Humiliation is Bush's aim, observers say WAR IN THE GULF

February 23, 1991|By Diana Jean Schemo | Diana Jean Schemo,Paris Bureau of The Sun

PARIS -- In both tone and substance, President Bush is aiming to achieve diplomatically the destruction of Saddam Hussein that might be denied him militarily, analysts and diplomats here said yesterday.

If the war were to end leaving a share of Mr. Hussein's military arsenal intact, Mr. Bush seemed to be saying, Mr. Hussein might be left an unbroken hero before Arab masses from Morocco to Jordan, the observers said.

"There's no question Bush was trying to humiliate Saddam," one diplomatic observer said after watching Mr. Bush's brief address on television.

At times, Mr. Bush's conditions sounded like Mr. Hussein's rhetoric served back to him in poison potion. As war loomed last month, for example, Mr. Hussein threatened that the United States could decide when it began, but not how or when it would end.

In giving Iraq just over 24 hours to begin the withdrawal, Mr. Bush hammered home that it would be he -- and not Mr. Hussein or Soviet leader Mikhail S. Gorbachev -- who would decide when the Persian Gulf war would end.

So far, the Iraqi leader also has been spared the need to make public admissions of defeat. As of last night, Baghdad radio had carried only Mr. Hussein's Thursday speech pledging that "our people and forces are determined to continue the struggle," and still had not announced the Iraqi promise to withdraw from Kuwait.

Although Middle Eastern and Asian sources who listened to Mr. Hussein's radio address Thursday said it did not rule out a withdrawal from Kuwait, the speech was hazy enough to be considered "defiant" and "disappointing" in quarters farther west.

"Saddam Hussein was talking to his public, and Bush was talking to his public," explained an Asian diplomat here.

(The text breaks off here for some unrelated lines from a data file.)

===== config.mk =====
export PLATFORM = sky130hd
export DESIGN_NAME = cw_gap_decoder
export DESIGN_NICKNAME = d
export VERILOG_FILES = /design/src/rtl/cw_gap_decoder.sv
export SDC_FILE = /design/constraint.sdc
export NUM_CORES = 1
export LEC_CHECK = 0
export BUFFER_PORTS_ARGS = -buffer_cell sky130_fd_sc_hd__buf_2
export CELL_PAD_IN_SITES_DETAIL_PLACEMENT = 2
export CELL_PAD_IN_SITES_GLOBAL_PLACEMENT = 2
export CORE_MARGIN = 3
export CORE_UTILIZATION = 42
export CTS_BUF_LIST = sky130_fd_sc_hd__clkbuf_4 sky130_fd_sc_hd__clkbuf_8
export DETAILED_ROUTE_END_ITERATION = 10
export GPL_ROUTABILITY_DRIVEN = 0
export PLACE_DENSITY = 0.82
export SYNTH_ARGS = -nofsm -noshare
export SYNTH_HDL_FRONTEND = slang
export SYNTH_SLANG_ARGS = --single-unit

===== constraint.sdc =====
create_clock -name clk -period 10 [get_ports clk]
set_clock_uncertainty 0.1 [all_clocks]
set_input_delay 1 -clock clk [delete_from_list [all_inputs] [get_ports clk]]
set_output_delay 1 -clock clk [all_outputs]
set_load 0.02 [all_outputs]
`src/rtl/uart_tx_buffered.sv`:
```
// uart_tx_buffered: buffered UART transmitter.
// A synchronous write FIFO feeds a frame FSM (IDLE/START/DATA/PARITY/STOP)
// with an internal baud divider. Frames are sent back-to-back while the FIFO
// holds data.
// Optional feature macro: UART_TX_STOP2_EN adds the STOP2 port, which selects
// two stop bits. Without it, frames always use one stop bit.
module uart_tx_buffered #(
    parameter int DATA_WIDTH = 8,
    parameter int FIFO_DEPTH = 8,
    parameter int DIV_WIDTH  = 16
) (
    input  logic                          CLK,
    input  logic                          RST,
    input  logic [DATA_WIDTH-1:0]         WR_DATA,
    input  logic                          WR_EN,
    output logic                          FULL,
    output logic                          EMPTY,
    output logic [$clog2(FIFO_DEPTH):0]   LEVEL,
    output logic                          OVF,
    input  logic                          PAR_EN,
    input  logic                          PAR_TYP,
    input  logic [DIV_WIDTH-1:0]          BAUD_DIV,
`ifdef UART_TX_STOP2_EN
    input  logic                          STOP2,
`endif
    output logic                          TX_OUT,
    output logic                          BUSY
);

    localparam int AW = $clog2(FIFO_DEPTH);
    localparam logic [AW:0] FULL_COUNT = (AW+1)'(FIFO_DEPTH);
    localparam logic [3:0]  LAST_BIT   = 4'(DATA_WIDTH-1);

    localparam logic [2:0] ST_IDLE   = 3'd0;
    localparam logic [2:0] ST_START  = 3'd1;
    localparam logic [2:0] ST_DATA   = 3'd2;
    localparam logic [2:0] ST_PARITY = 3'd3;
    localparam logic [2:0] ST_STOP   = 3'd4;

    // FIFO storage and bookkeeping
    logic [DATA_WIDTH-1:0] mem [FIFO_DEPTH];
    logic [AW-1:0]         wr_ptr;
    logic [AW-1:0]         rd_ptr;
    logic [AW:0]           count;
    logic                  ovf;
    logic                  full;
    logic                  empty;
    logic                  push;
    logic                  pop;

    // Frame FSM state and per-frame latched configuration
    logic [2:0]            state;
    logic [DIV_WIDTH-1:0]  baud_cnt;
    logic [DIV_WIDTH-1:0]  div_lat;
    logic [3:0]            bit_cnt;
    logic [DATA_WIDTH-1:0] shift_reg;
    logic                  par_en_lat;
    logic                  par_bit_lat;
    logic                  stop2_lat;
    logic                  stop_second;
    logic                  tx_out;
    logic                  stop2_cfg;
    logic                  baud_done;
    logic                  stop_last;

`ifdef UART_TX_STOP2_EN
    assign stop2_cfg = STOP2;
`else
    assign stop2_cfg = 1'b0;
`endif

    assign full      = (count == FULL_COUNT);
    assign empty     = (count == '0);
    assign push      = WR_EN && !full;
    assign baud_done = (baud_cnt == div_lat);
    assign stop_last = !stop2_lat || stop_second;

    // Pop from IDLE as soon as data is present, or on the final STOP clock so the next start bit follows with no gap
    always_comb begin
        pop = 1'b0;
        if (!empty) begin
            if (state == ST_IDLE) begin
                pop = 1'b1;
            end else if (state == ST_STOP && baud_done && stop_last) begin
                pop = 1'b1;
            end
        end
    end

    // FIFO storage write; contents are deliberately left untouched by reset
    always_ff @(posedge CLK) begin
        if (push) begin
            mem[wr_ptr] <= WR_DATA;
        end
    end

    // FIFO pointers, occupancy and the sticky overflow flag
    always_ff @(posedge CLK) begin
        if (RST) begin
            wr_ptr <= '0;
            rd_ptr <= '0;
            count  <= '0;
            ovf    <= 1'b0;
        end else begin
            if (push) begin
                wr_ptr <= wr_ptr + AW'(1);
            end
            if (pop) begin
                rd_ptr <= rd_ptr + AW'(1);
            end
            case ({push, pop})
                2'b10:   count <= count + (AW+1)'(1);
                2'b01:   count <= count - (AW+1)'(1);
                default: count <= count;
            endcase
            if (WR_EN && full) begin
                ovf <= 1'b1;
            end
        end
    end

    // Frame FSM: loads a word on pop, then walks start, data, parity and stop bits at the baud rate
    always_ff @(posedge CLK) begin
        if (RST) begin
            state       <= ST_IDLE;
            baud_cnt    <= '0;
            div_lat     <= '0;
            bit_cnt     <= '0;
            shift_reg   <= '0;
            par_en_lat  <= 1'b0;
            par_bit_lat <= 1'b0;
            stop2_lat   <= 1'b0;
            stop_second <= 1'b0;
            tx_out      <= 1'b1;
        end else if (pop) begin
            shift_reg   <= mem[rd_ptr];
            par_bit_lat <= (^mem[rd_ptr]) ^ PAR_TYP;
            par_en_lat  <= PAR_EN;
            stop2_lat   <= stop2_cfg;
            div_lat     <= BAUD_DIV;
            state       <= ST_START;
            baud_cnt    <= '0;
            bit_cnt     <= '0;
            stop_second <= 1'b0;
            tx_out      <= 1'b0;
        end else begin
            case (state)
                ST_IDLE: begin
                    baud_cnt <= '0;
                    tx_out   <= 1'b1;
                end
                ST_START: begin
                    if (baud_done) begin
                        state    <= ST_DATA;
                        baud_cnt <= '0;
                        bit_cnt  <= '0;
                        tx_out   <= shift_reg[0];
                    end else begin
                        baud_cnt <= baud_cnt + DIV_WIDTH'(1);
                    end
                end
                ST_DATA: begin
                    if (baud_done) begin
                        baud_cnt <= '0;
                        if (bit_cnt == LAST_BIT) begin
                            if (par_en_lat) begin
                                state  <= ST_PARITY;
                                tx_out <= par_bit_lat;
                            end else begin
                                state       <= ST_STOP;
                                stop_second <= 1'b0;
                                tx_out      <= 1'b1;
                            end
                        end else begin
                            bit_cnt   <= bit_cnt + 4'd1;
                            shift_reg <= shift_reg >> 1;
                            tx_out    <= shift_reg[1];
                        end
                    end else begin
                        baud_cnt <= baud_cnt + DIV_WIDTH'(1);
                    end
                end
                ST_PARITY: begin
                    if (baud_done) begin
                        state       <= ST_STOP;
                        baud_cnt    <= '0;
                        stop_second <= 1'b0;
                        tx_out      <= 1'b1;
                    end else begin
                        baud_cnt <= baud_cnt + DIV_WIDTH'(1);
                    end
                end
                ST_STOP: begin
                    if (baud_done) begin
                        baud_cnt <= '0;
                        if (stop_last) begin
                            state <= ST_IDLE;
                        end else begin
                            stop_second <= 1'b1;
                        end
                        tx_out <= 1'b1;
                    end else begin
                        baud_cnt <= baud_cnt + DIV_WIDTH'(1);
                    end
                end
                default: begin
                    state    <= ST_IDLE;
                    baud_cnt <= '0;
                    tx_out   <= 1'b1;
                end
            endcase
        end
    end

    assign FULL   = full;
    assign EMPTY  = empty;
    assign LEVEL  = count;
    assign OVF    = ovf;
    assign TX_OUT = tx_out;
    assign BUSY   = (state != ST_IDLE) || !empty;

endmodule

```
[config.mk]
export PLATFORM = sky130hd
export DESIGN_NAME = io_bus_arbiter_flat
export DESIGN_NICKNAME = d
export VERILOG_FILES = /design/src/rtl/io_bus_arbiter_pkg.sv /design/src/rtl/io_bus_arbiter_if.sv /design/src/rtl/io_bus_arbiter_rr_arb2.sv /design/src/rtl/io_bus_arbiter.sv /design/src/flat_wrapper.sv
export SDC_FILE = /design/constraint.sdc
export NUM_CORES = 1
export LEC_CHECK = 0
export ABC_AREA = 1
export BUFFER_PORTS_ARGS = -buffer_cell sky130_fd_sc_hd__buf_2
export CAP_MARGIN = 40
export CORE_ASPECT_RATIO = 1.5
export CORE_MARGIN = 2
export CORE_UTILIZATION = 51
export CTS_CLUSTER_DIAMETER = 50
export DETAILED_ROUTE_END_ITERATION = 6
export PLACE_DENSITY = 0.9
export REMOVE_ABC_BUFFERS = 1
export SYNTH_ARGS = -nofsm -noshare
export SYNTH_HDL_FRONTEND = slang
export SYNTH_SLANG_ARGS = --single-unit
[constraint.sdc]
create_clock -name sys_clk_i -period 2.8 [get_ports sys_clk_i]
set_input_delay 0.42 -clock sys_clk_i [delete_from_list [all_inputs] [get_ports sys_clk_i]]
set_output_delay 0.42 -clock sys_clk_i [all_outputs]
set_load 0.005 [all_outputs]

Mr. Bush yesterday demanded an end to Mr. Hussein's ambiguity, not merely to secure assurances that the message Iraqi Foreign Minister Tariq Aziz has delivered to Moscow has Baghdad's agreement. In ordering a clear -- and public -- statement of intention from the Iraqi leadership as one of the conditions for ending the war, Mr. Bush was also demanding that the Iraqi leadership admit defeat to its people.